# Fable II



## mwgdrwg (Nov 10, 2008)

Anyone else playing it?

Great game, quite funny and it looks absolutely gorgeous.


----------



## ruffneck23 (Nov 10, 2008)

i was playing til my Xbox died again , absolutely loved it !!


----------



## fogbat (Nov 10, 2008)

Is there any connection between xbox360s dying and Fable 2?

There's a group on facebook about it


----------



## ruffneck23 (Nov 10, 2008)

oh really ?

where on facebook.....?


----------



## fogbat (Nov 10, 2008)

http://www.facebook.com/home.php#/group.php?gid=33502373010&ref=nf

Could be total daftness, I realise


----------



## mwgdrwg (Nov 10, 2008)

Well touch wood my xbox is ok (although I have had rrod in the past).

Yeah it's a great game...I'm playing as a goody goody, but I've murdered someone. I made a woman fall in love with me by accident, she was annoying so I asked her to follow me to the docks. A swift axe to the head followed. Some time later yet another woman had fallen for me and was asking to be my wife (already got one!). So I asked her to follow me to the docks too. When we got there she saw the body of the other one and ran away shouting "Murder!". Now everyone in town is talking about the murder...and so far I've got away with it!


----------



## fogbat (Nov 10, 2008)

Hmm - reading more, it looks likely that it's just a popular game, being played by lots of people, increasing the chances of breaky x-box while playing that particular game.
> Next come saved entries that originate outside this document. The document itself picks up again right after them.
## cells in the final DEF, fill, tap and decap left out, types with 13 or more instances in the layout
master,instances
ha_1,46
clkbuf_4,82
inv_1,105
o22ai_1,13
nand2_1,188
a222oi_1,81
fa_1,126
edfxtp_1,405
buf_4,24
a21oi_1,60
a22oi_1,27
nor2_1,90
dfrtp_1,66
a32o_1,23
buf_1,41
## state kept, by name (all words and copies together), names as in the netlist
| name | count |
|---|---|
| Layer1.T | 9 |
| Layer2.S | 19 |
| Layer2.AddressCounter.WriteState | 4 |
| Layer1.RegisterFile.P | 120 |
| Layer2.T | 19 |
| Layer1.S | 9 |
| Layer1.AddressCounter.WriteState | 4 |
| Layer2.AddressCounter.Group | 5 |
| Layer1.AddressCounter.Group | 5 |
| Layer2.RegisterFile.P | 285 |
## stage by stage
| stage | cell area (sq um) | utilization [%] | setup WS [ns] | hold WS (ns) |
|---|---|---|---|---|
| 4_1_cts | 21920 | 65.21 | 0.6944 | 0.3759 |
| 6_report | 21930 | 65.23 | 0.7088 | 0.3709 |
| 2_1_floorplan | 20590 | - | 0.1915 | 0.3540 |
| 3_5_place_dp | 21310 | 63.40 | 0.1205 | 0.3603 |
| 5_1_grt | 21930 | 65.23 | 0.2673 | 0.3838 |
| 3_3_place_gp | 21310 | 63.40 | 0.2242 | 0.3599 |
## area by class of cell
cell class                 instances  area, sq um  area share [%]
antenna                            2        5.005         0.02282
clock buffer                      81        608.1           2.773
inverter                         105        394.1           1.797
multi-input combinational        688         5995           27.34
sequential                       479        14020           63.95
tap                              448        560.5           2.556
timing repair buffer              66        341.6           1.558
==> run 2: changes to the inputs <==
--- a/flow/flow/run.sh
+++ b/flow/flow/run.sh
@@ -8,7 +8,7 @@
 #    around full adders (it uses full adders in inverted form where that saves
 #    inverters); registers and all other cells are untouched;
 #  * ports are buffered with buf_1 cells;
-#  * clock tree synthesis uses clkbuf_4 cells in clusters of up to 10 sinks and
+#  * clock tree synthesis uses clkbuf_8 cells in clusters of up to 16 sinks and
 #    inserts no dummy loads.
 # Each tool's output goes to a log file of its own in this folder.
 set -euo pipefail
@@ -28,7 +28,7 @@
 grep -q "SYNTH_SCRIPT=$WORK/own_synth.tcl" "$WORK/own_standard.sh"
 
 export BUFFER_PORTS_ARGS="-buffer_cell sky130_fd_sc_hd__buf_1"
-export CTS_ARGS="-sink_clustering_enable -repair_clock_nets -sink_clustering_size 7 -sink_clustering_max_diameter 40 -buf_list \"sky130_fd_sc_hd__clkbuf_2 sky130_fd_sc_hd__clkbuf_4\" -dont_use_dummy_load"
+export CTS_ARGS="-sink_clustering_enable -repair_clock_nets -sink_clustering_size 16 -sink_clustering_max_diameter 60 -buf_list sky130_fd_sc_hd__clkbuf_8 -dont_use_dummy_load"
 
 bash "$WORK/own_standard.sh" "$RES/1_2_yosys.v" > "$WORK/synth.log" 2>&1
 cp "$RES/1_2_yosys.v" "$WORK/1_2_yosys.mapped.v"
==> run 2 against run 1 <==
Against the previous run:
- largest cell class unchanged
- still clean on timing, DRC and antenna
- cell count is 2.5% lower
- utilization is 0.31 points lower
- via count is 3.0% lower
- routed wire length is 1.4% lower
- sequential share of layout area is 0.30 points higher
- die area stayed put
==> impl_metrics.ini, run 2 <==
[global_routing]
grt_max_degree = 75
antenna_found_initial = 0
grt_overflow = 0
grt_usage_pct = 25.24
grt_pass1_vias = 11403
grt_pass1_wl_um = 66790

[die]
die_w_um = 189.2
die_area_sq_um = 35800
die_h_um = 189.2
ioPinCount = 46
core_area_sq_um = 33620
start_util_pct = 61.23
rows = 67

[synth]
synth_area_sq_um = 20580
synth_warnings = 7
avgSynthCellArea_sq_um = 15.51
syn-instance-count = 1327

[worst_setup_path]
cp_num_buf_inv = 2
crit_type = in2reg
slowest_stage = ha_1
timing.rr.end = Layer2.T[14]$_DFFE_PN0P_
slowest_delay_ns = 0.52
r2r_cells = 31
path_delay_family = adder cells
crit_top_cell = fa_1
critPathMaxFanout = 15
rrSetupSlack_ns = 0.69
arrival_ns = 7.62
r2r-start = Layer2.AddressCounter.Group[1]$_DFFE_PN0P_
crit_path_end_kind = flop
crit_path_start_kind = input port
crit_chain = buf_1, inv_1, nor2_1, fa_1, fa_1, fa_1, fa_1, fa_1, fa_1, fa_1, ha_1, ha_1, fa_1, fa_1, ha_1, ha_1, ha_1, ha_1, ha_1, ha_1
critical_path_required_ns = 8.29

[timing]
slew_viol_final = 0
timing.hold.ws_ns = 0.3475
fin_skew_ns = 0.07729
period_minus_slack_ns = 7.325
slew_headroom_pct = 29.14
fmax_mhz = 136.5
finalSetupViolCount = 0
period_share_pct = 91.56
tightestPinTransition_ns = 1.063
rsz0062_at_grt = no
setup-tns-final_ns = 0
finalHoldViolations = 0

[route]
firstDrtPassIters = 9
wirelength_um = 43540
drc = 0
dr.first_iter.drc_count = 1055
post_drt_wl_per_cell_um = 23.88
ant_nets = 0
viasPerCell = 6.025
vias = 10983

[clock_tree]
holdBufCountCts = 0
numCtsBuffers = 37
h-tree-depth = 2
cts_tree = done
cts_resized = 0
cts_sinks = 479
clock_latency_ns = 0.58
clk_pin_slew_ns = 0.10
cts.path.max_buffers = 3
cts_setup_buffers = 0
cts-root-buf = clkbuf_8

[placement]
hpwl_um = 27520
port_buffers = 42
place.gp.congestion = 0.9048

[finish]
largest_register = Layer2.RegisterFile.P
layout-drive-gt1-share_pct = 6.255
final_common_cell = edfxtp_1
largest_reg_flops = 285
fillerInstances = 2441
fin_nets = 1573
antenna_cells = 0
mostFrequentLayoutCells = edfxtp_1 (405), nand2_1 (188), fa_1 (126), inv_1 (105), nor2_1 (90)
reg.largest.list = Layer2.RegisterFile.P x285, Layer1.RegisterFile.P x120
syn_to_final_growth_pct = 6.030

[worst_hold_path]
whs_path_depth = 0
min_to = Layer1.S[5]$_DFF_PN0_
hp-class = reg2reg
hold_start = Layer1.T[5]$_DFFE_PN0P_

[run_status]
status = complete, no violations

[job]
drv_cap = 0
I loved the first one, so this'll be the first game I get when I _finally_ get around to getting the xbox 360 (lots of saving up to do  )


----------



## ruffneck23 (Nov 11, 2008)

i should have my xbox fixed tonight ( again!!! ) so back on the fable 2 path again , i think im playing far too nicely i think iom gonna have to start being evil , however i did join the brotherhood of shadows by eating 5 live chicks but not sacrificed any villagers yet....


----------



## Crispy (Nov 11, 2008)

Fun game indeed 
It really churns away on the disk though, and I've had several 'dirty disc' read errors. Going to wait for the Dashboard Update and install to the Hard Drive for improved performance before I get back into it.


----------



## ruffneck23 (Nov 11, 2008)

Crispy said:


> Fun game indeed
> It really churns away on the disk though, and I've had several 'dirty disc' read errors. Going to wait for the Dashboard Update and install to the Hard Drive for improved performance before I get back into it.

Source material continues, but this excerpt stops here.